### DATA RECORDS
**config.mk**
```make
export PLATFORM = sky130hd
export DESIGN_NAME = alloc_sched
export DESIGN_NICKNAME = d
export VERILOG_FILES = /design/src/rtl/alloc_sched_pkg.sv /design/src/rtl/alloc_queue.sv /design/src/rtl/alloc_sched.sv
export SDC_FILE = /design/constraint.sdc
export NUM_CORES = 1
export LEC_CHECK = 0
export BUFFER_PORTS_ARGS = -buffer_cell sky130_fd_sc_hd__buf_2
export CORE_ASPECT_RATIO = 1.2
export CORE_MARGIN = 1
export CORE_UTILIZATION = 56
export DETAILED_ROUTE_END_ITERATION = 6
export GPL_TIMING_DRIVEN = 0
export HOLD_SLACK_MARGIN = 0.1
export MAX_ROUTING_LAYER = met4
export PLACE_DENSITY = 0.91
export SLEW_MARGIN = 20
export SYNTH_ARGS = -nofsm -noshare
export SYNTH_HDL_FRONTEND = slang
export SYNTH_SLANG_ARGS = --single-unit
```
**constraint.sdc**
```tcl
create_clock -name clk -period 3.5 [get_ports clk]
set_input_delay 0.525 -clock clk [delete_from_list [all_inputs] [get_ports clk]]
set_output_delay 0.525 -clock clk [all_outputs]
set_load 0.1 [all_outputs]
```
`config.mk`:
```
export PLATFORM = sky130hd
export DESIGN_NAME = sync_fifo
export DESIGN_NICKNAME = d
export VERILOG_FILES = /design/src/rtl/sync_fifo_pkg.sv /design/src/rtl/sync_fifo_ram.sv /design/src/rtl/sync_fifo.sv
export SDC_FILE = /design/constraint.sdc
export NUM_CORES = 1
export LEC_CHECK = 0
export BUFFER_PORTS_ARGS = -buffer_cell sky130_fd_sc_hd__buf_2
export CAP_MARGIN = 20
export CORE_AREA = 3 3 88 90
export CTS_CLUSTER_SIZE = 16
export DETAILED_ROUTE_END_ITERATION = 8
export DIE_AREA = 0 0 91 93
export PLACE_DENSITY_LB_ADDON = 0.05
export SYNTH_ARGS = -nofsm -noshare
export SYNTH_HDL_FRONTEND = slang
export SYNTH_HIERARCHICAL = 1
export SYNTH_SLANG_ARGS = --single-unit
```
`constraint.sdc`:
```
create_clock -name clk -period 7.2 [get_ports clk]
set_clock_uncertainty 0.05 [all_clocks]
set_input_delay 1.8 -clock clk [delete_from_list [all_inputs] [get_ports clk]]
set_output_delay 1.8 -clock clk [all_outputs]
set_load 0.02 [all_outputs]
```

### THE PROBLEM
Retype every line of the data above exactly.

### RESULT OF THIS EXERCISE
**config.mk**
```make
export PLATFORM = sky130hd
export DESIGN_NAME = alloc_sched
export DESIGN_NICKNAME = d
export VERILOG_FILES = /design/src/rtl/alloc_sched_pkg.sv /design/src/rtl/alloc_queue.sv /design/src/rtl/alloc_sched.sv
export SDC_FILE = /design/constraint.sdc
export NUM_CORES = 1
export LEC_CHECK = 0
export BUFFER_PORTS_ARGS = -buffer_cell sky130_fd_sc_hd__buf_2
export CORE_ASPECT_RATIO = 1.2
export CORE_MARGIN = 1
export CORE_UTILIZATION = 56
export DETAILED_ROUTE_END_ITERATION = 6
export GPL_TIMING_DRIVEN = 0
export HOLD_SLACK_MARGIN = 0.1
export MAX_ROUTING_LAYER = met4
export PLACE_DENSITY = 0.91
export SLEW_MARGIN = 20
export SYNTH_ARGS = -nofsm -noshare
export SYNTH_HDL_FRONTEND = slang
export SYNTH_SLANG_ARGS = --single-unit
```
**constraint.sdc**
```tcl
create_clock -name clk -period 3.5 [get_ports clk]
set_input_delay 0.525 -clock clk [delete_from_list [all_inputs] [get_ports clk]]
set_output_delay 0.525 -clock clk [all_outputs]
set_load 0.1 [all_outputs]
```
`config.mk`:
```
export PLATFORM = sky130hd
export DESIGN_NAME = sync_fifo
export DESIGN_NICKNAME = d
export VERILOG_FILES = /design/src/rtl/sync_fifo_pkg.sv /design/src/rtl/sync_fifo_ram.sv /design/src/rtl/sync_fifo.sv
export SDC_FILE = /design/constraint.sdc
export NUM_CORES = 1
export LEC_CHECK = 0
export BUFFER_PORTS_ARGS = -buffer_cell sky130_fd_sc_hd__buf_2
export CAP_MARGIN = 20
export CORE_AREA = 3 3 88 90
export CTS_CLUSTER_SIZE = 16
export DETAILED_ROUTE_END_ITERATION = 8
export DIE_AREA = 0 0 91 93
export PLACE_DENSITY_LB_ADDON = 0.05
export SYNTH_ARGS = -nofsm -noshare
export SYNTH_HDL_FRONTEND = slang
export SYNTH_HIERARCHICAL = 1
export SYNTH_SLANG_ARGS = --single-unit
```
`constraint.sdc`:
```
create_clock -name clk -period 7.2 [get_ports clk]
set_clock_uncertainty 0.05 [all_clocks]
set_input_delay 1.8 -clock clk [delete_from_list [all_inputs] [get_ports clk]]
set_output_delay 1.8 -clock clk [all_outputs]
set_load 0.02 [all_outputs]
```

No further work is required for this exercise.